↓

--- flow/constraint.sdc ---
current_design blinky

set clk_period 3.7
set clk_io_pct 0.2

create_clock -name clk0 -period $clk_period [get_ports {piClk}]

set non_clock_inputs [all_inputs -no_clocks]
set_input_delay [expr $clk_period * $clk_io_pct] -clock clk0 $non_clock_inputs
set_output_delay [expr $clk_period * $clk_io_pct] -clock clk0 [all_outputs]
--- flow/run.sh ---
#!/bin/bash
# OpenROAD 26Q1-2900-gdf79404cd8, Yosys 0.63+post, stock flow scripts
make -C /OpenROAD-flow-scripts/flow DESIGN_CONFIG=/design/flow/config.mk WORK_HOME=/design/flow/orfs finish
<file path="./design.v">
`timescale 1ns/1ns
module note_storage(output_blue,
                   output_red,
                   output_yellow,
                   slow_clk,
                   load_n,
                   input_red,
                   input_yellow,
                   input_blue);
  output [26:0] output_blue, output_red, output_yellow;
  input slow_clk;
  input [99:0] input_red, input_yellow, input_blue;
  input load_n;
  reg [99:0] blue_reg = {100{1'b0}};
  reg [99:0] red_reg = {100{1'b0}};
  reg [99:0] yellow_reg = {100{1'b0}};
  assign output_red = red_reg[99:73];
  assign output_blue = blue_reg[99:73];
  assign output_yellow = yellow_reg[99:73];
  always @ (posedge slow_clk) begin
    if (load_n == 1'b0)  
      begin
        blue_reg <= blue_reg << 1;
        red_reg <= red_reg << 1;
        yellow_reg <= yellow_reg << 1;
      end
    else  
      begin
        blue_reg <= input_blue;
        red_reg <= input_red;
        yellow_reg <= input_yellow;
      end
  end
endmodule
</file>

↑
↓

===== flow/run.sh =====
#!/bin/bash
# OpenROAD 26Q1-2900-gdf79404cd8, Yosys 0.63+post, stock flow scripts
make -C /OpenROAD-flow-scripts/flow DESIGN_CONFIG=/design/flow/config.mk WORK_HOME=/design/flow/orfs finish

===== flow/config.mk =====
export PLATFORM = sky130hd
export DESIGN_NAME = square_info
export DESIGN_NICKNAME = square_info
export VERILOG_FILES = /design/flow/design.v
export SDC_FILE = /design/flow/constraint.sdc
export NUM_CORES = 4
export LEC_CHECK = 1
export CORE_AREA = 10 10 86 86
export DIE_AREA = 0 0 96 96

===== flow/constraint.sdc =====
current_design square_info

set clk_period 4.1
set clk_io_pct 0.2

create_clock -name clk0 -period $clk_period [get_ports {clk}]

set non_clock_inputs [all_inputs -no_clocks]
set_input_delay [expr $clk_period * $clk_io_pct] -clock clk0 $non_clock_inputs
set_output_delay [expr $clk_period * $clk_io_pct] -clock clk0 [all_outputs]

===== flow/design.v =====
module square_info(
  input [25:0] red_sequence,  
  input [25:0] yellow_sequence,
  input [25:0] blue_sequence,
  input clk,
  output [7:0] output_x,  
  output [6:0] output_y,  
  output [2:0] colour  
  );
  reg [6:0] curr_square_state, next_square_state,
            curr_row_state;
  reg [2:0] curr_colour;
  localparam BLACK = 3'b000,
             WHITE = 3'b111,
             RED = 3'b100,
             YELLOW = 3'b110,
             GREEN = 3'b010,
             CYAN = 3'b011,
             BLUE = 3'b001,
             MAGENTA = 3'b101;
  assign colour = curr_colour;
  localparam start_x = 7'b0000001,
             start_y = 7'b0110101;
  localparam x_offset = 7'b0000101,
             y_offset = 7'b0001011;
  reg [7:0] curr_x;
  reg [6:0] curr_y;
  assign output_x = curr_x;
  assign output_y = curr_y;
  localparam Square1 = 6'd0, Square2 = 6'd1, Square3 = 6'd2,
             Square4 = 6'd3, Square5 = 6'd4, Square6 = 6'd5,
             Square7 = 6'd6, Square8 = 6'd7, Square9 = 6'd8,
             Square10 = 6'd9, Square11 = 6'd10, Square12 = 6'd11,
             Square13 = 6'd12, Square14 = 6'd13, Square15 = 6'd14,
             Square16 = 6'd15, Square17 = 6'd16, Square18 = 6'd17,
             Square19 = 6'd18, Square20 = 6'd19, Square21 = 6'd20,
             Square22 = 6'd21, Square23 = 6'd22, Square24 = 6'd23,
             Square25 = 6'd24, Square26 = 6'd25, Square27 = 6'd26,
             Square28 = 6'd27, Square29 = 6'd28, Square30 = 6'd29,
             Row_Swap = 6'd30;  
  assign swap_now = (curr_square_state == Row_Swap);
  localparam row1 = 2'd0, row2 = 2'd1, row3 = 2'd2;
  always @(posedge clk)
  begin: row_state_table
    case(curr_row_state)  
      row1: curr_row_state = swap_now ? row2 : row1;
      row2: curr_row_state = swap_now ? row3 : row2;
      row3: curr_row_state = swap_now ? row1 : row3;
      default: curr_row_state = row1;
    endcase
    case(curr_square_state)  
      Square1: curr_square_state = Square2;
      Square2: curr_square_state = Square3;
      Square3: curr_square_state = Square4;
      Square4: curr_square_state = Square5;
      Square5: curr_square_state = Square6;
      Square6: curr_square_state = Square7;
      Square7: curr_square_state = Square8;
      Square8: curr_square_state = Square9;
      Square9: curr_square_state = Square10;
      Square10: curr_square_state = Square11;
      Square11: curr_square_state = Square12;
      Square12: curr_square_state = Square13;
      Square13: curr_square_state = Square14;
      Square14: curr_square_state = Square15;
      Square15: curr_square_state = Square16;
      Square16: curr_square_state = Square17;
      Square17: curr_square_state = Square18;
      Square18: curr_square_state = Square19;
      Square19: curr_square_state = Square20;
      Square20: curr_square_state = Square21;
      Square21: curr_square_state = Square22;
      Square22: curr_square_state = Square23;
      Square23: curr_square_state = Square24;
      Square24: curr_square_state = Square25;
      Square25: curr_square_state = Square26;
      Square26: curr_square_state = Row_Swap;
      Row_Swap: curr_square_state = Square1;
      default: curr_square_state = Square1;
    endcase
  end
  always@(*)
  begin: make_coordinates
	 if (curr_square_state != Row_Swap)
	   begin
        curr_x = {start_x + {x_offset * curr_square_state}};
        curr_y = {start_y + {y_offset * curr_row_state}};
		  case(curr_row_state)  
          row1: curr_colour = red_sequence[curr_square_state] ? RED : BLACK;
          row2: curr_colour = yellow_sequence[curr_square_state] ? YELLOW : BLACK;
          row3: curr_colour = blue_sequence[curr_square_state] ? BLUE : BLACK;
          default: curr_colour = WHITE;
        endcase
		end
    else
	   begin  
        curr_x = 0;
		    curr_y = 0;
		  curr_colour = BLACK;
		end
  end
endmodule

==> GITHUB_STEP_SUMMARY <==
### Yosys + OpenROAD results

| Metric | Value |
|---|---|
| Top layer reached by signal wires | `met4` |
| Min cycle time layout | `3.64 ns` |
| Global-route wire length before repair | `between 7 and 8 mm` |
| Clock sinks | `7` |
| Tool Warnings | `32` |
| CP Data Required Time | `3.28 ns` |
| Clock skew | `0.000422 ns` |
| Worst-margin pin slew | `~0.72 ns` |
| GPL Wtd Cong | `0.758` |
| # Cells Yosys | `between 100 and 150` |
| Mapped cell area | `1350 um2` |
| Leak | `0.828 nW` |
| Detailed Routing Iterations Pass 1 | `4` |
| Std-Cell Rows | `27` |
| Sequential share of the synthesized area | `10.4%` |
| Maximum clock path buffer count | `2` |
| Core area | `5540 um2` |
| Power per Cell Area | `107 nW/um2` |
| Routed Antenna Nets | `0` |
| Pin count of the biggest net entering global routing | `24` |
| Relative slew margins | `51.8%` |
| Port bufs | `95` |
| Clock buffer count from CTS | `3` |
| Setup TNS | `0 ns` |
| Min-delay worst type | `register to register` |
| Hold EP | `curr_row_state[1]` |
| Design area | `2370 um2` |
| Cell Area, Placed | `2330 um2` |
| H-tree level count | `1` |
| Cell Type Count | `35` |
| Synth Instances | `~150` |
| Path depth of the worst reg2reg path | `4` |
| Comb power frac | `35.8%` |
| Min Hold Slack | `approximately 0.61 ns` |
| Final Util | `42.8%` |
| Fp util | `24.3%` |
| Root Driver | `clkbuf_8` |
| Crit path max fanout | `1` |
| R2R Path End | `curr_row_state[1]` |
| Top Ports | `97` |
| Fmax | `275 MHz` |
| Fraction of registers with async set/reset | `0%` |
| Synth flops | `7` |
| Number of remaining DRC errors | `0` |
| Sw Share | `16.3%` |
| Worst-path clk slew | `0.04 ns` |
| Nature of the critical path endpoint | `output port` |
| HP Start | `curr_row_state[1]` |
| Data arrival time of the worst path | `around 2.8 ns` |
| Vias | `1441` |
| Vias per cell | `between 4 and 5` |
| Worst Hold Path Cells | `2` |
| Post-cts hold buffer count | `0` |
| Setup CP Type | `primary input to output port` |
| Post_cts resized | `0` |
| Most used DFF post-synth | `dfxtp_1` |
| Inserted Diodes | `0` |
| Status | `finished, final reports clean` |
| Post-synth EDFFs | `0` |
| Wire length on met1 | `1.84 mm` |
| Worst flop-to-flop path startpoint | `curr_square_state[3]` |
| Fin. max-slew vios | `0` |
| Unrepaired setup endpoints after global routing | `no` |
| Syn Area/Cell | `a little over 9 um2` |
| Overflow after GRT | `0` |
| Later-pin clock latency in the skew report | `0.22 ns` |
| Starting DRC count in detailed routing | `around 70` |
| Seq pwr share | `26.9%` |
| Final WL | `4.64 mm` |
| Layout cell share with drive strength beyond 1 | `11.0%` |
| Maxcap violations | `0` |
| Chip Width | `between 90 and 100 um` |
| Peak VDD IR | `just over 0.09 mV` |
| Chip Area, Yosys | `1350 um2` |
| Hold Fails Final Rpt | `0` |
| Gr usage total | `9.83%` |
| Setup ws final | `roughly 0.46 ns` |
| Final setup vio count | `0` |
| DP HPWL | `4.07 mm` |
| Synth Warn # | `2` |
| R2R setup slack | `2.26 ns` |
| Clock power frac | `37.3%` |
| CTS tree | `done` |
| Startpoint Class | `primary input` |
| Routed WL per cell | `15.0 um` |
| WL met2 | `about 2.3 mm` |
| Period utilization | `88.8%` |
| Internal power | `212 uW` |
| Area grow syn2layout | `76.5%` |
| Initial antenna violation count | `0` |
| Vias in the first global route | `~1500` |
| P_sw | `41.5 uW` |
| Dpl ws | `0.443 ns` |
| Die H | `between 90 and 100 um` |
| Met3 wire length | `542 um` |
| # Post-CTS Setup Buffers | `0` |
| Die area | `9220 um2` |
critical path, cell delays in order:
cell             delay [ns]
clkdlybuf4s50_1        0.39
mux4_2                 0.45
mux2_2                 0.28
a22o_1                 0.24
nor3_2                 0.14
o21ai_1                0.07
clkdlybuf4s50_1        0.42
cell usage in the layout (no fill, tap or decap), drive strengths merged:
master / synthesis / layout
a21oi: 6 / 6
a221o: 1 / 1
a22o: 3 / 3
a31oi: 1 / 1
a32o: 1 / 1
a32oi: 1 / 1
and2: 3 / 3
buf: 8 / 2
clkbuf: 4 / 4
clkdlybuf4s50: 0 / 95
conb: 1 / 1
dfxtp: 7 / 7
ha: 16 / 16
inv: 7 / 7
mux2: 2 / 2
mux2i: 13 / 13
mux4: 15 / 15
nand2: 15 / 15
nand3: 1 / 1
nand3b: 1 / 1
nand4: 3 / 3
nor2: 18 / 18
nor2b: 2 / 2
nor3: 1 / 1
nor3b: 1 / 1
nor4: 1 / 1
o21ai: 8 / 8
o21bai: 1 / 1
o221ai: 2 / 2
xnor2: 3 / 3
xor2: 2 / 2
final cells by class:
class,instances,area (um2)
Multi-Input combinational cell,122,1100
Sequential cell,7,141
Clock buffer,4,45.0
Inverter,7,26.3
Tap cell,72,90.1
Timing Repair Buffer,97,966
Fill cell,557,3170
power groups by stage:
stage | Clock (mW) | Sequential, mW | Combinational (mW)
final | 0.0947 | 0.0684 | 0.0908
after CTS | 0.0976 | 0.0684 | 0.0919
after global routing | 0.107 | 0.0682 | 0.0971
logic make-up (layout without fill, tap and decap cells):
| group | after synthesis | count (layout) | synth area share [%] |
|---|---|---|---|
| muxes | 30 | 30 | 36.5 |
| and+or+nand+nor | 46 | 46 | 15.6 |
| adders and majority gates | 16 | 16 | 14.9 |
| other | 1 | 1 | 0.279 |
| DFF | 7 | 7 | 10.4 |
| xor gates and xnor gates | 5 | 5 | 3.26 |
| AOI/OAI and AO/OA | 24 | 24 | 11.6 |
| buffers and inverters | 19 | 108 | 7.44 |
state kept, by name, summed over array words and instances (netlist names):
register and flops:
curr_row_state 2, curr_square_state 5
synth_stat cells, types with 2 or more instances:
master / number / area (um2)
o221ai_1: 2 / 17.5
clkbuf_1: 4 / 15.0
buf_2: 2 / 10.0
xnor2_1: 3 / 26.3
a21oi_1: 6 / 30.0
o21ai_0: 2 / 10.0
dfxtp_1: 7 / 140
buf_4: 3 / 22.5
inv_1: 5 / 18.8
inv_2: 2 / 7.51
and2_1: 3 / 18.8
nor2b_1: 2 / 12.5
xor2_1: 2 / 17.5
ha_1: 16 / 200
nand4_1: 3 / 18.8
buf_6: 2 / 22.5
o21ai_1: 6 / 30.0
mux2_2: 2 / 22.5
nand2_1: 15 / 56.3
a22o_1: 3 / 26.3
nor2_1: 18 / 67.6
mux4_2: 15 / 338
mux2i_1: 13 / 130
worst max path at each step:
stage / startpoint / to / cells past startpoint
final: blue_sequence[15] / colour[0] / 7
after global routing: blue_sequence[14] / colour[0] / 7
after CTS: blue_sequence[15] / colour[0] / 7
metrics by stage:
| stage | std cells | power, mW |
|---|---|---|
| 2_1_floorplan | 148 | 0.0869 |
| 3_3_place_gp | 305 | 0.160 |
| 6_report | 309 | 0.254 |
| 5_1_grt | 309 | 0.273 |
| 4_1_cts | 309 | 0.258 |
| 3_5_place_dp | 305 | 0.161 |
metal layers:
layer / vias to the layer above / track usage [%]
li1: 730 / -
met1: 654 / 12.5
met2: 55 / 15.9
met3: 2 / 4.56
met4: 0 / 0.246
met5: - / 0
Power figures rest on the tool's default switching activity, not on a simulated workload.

↑

Work to complete: Would you retype exactly the lines above, from the line with "nor2_1: 18 / 67.6" to the line with "Power figures rest", with both end lines kept and nothing more?

Solution for this task:
nor2_1: 18 / 67.6
mux4_2: 15 / 338
mux2i_1: 13 / 130
worst max path at each step:
stage / startpoint / to / cells past startpoint
final: blue_sequence[15] / colour[0] / 7
after global routing: blue_sequence[14] / colour[0] / 7
after CTS: blue_sequence[15] / colour[0] / 7
metrics by stage:
| stage | std cells | power, mW |
|---|---|---|
| 2_1_floorplan | 148 | 0.0869 |
| 3_3_place_gp | 305 | 0.160 |
| 6_report | 309 | 0.254 |
| 5_1_grt | 309 | 0.273 |
| 4_1_cts | 309 | 0.258 |
| 3_5_place_dp | 305 | 0.161 |
metal layers:
layer / vias to the layer above / track usage [%]
li1: 730 / -
met1: 654 / 12.5
met2: 55 / 15.9
met3: 2 / 4.56
met4: 0 / 0.246
met5: - / 0
Power figures rest on the tool's default switching activity, not on a simulated workload.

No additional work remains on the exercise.